### [Dataset records]

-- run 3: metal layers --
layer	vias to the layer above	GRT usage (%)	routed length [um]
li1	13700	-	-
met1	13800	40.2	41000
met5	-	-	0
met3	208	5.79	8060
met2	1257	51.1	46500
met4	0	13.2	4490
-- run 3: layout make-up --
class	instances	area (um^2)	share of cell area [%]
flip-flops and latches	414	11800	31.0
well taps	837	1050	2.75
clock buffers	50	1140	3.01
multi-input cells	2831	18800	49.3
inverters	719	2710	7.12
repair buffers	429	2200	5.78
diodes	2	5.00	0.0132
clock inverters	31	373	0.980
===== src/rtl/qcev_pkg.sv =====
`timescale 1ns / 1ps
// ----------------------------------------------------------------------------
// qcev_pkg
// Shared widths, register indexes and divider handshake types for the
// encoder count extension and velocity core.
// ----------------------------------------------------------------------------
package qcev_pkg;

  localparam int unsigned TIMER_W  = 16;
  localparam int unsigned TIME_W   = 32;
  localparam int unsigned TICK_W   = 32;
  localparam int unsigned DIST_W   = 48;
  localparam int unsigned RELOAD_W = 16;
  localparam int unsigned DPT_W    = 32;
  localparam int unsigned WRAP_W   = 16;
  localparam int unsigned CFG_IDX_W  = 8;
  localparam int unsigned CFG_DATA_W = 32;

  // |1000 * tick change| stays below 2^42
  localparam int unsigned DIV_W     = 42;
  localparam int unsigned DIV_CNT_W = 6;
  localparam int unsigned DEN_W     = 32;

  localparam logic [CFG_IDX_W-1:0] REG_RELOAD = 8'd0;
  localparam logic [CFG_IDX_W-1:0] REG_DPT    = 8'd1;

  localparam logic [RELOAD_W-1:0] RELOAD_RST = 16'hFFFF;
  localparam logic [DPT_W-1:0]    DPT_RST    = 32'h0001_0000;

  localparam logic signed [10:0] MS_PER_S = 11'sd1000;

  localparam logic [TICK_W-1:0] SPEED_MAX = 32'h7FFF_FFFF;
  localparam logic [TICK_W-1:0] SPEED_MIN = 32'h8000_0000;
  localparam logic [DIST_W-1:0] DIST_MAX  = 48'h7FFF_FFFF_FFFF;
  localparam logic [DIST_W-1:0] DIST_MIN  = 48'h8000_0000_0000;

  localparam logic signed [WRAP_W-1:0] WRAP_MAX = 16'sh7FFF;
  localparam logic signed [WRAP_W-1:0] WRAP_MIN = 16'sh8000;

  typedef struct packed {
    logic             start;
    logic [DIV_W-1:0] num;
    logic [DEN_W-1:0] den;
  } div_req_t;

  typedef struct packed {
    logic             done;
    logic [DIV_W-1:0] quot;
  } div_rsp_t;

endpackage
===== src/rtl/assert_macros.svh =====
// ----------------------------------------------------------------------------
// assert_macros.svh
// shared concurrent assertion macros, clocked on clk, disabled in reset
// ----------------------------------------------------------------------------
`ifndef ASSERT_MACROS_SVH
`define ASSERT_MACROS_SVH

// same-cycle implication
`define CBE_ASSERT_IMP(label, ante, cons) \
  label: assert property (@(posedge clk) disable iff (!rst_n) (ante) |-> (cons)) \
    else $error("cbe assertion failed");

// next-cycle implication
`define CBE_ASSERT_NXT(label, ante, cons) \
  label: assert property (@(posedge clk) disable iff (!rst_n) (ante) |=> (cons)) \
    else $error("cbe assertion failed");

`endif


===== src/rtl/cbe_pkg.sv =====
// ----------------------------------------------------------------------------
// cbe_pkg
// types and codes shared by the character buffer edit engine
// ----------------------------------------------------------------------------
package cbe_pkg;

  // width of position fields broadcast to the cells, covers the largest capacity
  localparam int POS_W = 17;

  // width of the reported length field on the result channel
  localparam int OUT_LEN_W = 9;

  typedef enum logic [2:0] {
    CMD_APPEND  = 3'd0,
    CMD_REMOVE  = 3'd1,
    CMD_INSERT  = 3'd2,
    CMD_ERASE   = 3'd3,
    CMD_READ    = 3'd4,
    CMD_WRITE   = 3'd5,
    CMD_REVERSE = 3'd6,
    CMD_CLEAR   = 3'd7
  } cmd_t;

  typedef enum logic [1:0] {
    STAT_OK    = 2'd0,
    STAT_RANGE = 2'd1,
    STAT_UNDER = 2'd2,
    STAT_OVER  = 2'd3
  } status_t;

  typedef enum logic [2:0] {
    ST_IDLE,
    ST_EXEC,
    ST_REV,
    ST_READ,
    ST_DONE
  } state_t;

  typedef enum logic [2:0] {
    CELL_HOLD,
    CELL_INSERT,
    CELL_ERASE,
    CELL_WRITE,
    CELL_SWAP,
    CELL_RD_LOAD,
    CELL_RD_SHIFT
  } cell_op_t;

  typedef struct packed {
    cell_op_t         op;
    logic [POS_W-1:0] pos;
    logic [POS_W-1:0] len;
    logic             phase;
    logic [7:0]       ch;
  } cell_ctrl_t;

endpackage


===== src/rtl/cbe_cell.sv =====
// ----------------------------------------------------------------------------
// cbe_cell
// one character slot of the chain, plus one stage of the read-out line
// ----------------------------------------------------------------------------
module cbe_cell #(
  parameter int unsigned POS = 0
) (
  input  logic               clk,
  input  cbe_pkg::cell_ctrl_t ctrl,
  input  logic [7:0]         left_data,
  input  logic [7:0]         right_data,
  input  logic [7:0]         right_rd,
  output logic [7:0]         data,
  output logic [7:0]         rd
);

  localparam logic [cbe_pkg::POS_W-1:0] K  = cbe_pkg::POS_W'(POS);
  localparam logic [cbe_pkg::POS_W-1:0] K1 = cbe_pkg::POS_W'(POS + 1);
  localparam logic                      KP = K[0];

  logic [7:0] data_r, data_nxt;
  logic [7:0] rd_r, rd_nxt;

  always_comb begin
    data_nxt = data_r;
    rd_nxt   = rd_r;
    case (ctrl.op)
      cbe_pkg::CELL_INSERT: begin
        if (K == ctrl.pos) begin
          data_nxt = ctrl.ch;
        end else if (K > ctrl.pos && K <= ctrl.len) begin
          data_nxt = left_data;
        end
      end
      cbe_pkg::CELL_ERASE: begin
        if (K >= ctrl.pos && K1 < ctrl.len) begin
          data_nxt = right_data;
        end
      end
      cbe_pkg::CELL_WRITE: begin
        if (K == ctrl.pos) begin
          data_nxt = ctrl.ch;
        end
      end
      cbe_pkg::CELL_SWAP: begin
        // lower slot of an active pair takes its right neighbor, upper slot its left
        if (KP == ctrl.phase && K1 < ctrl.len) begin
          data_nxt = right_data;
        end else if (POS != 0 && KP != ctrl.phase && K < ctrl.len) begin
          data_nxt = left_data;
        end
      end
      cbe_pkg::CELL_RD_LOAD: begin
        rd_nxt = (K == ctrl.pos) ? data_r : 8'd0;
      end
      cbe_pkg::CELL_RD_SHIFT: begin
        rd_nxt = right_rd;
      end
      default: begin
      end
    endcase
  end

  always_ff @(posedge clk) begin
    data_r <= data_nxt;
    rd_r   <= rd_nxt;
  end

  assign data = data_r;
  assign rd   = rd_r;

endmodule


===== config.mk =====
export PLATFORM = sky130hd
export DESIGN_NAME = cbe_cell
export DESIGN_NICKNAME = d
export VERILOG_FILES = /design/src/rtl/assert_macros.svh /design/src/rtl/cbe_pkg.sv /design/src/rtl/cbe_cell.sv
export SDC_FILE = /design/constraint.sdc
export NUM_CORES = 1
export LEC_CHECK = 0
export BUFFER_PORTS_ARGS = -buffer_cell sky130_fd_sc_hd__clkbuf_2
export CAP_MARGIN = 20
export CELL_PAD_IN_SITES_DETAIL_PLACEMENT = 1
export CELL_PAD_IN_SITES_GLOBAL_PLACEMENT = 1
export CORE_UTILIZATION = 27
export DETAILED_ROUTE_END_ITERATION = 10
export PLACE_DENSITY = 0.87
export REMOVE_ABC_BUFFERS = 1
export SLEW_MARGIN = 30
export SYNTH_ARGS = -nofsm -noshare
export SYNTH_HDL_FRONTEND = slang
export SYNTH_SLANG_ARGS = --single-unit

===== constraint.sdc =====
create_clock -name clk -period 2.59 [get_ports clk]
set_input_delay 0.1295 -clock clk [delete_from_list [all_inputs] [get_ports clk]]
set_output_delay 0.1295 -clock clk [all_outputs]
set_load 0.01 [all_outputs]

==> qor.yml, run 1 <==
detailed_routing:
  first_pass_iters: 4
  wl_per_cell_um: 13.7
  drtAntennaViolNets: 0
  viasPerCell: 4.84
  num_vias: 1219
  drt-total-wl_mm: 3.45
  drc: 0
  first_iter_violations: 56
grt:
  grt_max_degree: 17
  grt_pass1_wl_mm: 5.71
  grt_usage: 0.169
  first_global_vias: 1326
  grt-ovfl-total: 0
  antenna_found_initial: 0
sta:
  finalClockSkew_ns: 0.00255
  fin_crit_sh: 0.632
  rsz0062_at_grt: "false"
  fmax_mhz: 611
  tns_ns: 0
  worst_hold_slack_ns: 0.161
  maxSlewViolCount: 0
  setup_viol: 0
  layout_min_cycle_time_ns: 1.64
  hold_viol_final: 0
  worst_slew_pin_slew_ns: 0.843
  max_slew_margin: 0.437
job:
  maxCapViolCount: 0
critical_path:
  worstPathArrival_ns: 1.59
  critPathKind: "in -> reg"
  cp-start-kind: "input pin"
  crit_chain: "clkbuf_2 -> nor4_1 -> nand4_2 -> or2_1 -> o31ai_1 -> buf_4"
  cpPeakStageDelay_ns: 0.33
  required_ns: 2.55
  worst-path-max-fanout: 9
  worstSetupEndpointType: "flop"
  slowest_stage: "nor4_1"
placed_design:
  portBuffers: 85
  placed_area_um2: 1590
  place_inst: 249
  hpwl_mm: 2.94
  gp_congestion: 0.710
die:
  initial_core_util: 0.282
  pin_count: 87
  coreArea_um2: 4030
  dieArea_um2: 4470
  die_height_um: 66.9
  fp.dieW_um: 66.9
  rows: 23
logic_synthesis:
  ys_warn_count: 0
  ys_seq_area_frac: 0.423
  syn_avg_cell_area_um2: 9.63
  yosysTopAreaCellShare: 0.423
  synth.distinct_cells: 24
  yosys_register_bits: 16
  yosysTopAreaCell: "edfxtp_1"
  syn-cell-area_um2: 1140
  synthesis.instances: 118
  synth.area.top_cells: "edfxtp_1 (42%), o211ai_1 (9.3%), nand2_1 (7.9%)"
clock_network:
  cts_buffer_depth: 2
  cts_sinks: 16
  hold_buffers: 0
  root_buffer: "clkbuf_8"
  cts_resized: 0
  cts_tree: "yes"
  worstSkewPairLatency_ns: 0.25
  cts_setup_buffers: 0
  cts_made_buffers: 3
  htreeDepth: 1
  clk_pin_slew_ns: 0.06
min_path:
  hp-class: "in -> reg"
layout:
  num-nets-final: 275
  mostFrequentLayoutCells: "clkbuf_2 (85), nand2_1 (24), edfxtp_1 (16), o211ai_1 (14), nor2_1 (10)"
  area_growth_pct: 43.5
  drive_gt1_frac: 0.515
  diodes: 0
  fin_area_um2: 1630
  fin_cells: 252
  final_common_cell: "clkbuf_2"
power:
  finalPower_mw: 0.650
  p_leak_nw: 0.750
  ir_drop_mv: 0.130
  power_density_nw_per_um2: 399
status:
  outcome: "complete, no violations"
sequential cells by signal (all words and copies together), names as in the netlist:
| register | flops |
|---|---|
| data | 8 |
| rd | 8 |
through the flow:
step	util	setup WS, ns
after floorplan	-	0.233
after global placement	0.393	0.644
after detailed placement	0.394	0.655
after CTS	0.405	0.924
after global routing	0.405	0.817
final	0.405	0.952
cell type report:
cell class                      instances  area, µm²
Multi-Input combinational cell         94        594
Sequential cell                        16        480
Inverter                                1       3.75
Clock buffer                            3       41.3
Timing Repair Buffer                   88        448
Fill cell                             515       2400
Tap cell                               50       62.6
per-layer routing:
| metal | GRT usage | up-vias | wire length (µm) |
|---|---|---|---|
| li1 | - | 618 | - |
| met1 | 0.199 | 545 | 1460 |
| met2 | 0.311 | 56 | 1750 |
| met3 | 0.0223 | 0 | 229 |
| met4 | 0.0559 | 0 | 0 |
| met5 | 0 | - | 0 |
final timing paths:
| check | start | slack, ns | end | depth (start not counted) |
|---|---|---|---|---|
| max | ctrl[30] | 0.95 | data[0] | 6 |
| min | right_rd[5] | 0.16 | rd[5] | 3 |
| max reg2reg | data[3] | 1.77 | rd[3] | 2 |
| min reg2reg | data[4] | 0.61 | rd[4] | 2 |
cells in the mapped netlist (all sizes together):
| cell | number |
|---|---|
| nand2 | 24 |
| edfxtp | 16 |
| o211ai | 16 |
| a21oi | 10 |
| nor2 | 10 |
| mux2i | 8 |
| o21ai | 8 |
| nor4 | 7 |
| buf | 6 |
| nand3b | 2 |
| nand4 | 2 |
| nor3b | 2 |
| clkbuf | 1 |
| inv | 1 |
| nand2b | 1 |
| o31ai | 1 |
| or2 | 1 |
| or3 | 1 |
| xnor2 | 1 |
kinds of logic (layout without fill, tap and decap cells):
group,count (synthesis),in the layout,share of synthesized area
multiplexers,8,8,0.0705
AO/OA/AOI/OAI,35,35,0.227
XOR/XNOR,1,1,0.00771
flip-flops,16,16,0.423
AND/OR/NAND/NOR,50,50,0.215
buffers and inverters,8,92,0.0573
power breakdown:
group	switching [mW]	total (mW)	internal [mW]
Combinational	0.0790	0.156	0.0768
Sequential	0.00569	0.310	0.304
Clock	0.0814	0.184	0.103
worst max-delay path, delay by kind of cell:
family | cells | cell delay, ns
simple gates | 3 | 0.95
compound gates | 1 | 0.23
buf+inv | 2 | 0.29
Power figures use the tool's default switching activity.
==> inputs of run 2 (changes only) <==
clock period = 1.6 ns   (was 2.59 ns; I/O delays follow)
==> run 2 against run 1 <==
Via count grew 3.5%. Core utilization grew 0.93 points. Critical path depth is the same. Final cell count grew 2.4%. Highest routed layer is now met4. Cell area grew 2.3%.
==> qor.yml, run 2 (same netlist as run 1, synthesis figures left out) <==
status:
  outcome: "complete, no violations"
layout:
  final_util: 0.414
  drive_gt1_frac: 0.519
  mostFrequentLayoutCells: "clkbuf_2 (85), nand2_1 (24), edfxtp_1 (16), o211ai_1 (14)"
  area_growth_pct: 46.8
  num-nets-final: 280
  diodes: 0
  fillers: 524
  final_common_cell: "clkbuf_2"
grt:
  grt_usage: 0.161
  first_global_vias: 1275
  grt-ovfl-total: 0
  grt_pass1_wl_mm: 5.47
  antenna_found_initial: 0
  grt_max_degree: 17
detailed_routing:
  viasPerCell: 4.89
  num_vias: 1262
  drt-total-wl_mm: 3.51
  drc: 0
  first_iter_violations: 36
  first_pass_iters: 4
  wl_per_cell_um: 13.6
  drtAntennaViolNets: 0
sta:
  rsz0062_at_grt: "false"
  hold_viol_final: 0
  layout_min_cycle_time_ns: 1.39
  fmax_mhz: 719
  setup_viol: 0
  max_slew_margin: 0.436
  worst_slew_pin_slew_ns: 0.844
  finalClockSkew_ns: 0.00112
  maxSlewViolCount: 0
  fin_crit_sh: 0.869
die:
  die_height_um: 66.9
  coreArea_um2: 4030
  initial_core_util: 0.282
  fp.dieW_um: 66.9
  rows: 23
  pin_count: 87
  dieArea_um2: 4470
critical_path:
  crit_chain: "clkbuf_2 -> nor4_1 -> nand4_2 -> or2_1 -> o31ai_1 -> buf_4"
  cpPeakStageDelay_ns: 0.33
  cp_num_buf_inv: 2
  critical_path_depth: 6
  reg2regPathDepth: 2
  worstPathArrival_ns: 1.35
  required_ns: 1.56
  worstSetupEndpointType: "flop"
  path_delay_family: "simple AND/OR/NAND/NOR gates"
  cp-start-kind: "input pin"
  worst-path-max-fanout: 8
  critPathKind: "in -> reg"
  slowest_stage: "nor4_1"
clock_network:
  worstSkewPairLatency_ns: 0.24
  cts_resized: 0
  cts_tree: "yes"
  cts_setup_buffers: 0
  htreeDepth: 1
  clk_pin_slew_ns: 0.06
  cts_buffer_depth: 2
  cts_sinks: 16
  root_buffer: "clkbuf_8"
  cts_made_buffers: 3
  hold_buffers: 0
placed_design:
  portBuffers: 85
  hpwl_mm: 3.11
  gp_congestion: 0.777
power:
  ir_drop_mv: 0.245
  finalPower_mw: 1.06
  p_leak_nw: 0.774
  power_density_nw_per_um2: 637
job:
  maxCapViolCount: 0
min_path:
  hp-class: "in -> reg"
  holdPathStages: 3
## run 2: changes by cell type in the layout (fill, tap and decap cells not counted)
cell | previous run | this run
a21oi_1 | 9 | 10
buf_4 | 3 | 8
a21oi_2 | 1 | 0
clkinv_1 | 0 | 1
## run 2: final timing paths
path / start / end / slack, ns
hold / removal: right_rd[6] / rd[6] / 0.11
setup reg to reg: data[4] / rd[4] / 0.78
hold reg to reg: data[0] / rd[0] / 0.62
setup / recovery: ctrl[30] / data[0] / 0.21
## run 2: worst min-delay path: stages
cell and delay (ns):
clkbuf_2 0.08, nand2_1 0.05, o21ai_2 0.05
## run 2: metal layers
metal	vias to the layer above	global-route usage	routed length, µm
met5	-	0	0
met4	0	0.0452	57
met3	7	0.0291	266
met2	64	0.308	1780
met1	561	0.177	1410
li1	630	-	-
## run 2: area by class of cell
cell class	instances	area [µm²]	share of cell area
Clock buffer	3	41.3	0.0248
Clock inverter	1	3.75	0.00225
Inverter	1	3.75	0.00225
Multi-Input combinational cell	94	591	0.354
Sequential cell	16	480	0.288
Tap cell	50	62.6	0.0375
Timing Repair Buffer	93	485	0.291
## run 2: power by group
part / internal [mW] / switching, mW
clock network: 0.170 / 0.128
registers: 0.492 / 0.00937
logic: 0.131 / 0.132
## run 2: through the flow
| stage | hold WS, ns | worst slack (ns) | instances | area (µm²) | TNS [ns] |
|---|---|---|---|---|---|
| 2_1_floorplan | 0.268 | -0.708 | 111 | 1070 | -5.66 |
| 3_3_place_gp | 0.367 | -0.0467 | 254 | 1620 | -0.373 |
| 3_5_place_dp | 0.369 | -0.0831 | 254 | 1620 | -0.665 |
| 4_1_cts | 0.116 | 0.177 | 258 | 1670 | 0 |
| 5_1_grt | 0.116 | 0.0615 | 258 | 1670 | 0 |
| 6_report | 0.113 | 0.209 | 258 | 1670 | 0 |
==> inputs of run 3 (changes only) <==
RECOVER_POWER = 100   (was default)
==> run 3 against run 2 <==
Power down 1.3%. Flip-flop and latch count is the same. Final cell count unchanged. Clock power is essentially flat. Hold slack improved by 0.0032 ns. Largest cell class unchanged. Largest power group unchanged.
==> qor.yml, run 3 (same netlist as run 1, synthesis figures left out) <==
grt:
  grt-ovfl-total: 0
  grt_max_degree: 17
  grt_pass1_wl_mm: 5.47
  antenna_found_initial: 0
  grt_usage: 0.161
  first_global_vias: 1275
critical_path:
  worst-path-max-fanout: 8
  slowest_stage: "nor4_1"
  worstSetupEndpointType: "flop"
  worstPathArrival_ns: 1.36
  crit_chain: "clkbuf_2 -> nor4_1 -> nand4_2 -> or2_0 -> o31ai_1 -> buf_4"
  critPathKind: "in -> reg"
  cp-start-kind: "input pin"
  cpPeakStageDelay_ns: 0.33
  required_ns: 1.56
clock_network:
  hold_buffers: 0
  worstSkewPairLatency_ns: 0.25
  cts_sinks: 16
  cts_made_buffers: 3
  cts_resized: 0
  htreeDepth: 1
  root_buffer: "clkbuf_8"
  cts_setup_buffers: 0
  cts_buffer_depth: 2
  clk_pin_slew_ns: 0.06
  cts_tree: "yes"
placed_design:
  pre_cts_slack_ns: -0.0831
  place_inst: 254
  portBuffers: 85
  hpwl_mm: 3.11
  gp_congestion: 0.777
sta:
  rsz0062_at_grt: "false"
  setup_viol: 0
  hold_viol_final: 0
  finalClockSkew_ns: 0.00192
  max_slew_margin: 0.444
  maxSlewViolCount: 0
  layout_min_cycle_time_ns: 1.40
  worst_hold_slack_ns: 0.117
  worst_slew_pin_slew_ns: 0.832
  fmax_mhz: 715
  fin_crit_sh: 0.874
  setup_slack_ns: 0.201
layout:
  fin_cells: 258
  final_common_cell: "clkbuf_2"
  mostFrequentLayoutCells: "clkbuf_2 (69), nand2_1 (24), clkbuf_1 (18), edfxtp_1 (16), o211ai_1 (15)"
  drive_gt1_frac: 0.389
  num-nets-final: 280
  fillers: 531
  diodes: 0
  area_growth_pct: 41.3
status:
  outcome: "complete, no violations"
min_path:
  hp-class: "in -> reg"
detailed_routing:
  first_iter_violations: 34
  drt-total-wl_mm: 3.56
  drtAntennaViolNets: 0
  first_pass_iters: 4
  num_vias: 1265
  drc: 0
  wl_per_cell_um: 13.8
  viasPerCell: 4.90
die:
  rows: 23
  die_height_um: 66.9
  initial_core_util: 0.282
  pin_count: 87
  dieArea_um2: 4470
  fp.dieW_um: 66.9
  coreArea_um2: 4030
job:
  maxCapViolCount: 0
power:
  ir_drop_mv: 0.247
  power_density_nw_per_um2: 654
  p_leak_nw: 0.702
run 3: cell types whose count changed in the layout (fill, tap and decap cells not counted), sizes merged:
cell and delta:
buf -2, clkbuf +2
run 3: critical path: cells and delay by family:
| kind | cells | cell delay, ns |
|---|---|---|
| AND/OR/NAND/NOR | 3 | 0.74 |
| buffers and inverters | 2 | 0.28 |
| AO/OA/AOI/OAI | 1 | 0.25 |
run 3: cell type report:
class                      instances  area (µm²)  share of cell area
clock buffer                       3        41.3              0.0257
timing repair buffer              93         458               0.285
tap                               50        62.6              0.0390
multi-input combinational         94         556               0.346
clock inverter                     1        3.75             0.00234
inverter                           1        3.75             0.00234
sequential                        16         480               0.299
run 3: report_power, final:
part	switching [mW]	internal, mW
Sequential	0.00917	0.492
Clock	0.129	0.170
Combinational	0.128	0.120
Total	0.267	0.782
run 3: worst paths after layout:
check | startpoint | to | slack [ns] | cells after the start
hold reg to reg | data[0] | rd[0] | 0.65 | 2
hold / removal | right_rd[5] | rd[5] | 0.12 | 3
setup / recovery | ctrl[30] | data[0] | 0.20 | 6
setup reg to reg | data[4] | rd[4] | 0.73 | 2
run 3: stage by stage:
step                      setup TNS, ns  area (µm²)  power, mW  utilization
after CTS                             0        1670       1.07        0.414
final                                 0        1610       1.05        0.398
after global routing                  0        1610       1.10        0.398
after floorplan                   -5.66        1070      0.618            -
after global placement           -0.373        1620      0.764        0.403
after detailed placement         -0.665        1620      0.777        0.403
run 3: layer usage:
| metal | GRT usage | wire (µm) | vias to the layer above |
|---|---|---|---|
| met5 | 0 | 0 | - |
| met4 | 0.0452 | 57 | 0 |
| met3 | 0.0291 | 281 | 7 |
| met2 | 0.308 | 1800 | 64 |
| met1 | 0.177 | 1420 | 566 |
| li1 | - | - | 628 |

### [To do]
Print exactly the lines above, between the one holding "required_ns: 2.55" and the one holding "synth.distinct_cells: 24", inclusive, and nothing besides.

### [Output]
  required_ns: 2.55
  worst-path-max-fanout: 9
  worstSetupEndpointType: "flop"
  slowest_stage: "nor4_1"
placed_design:
  portBuffers: 85
  placed_area_um2: 1590
  place_inst: 249
  hpwl_mm: 2.94
  gp_congestion: 0.710
die:
  initial_core_util: 0.282
  pin_count: 87
  coreArea_um2: 4030
  dieArea_um2: 4470
  die_height_um: 66.9
  fp.dieW_um: 66.9
  rows: 23
logic_synthesis:
  ys_warn_count: 0
  ys_seq_area_frac: 0.423
  syn_avg_cell_area_um2: 9.63
  yosysTopAreaCellShare: 0.423
  synth.distinct_cells: 24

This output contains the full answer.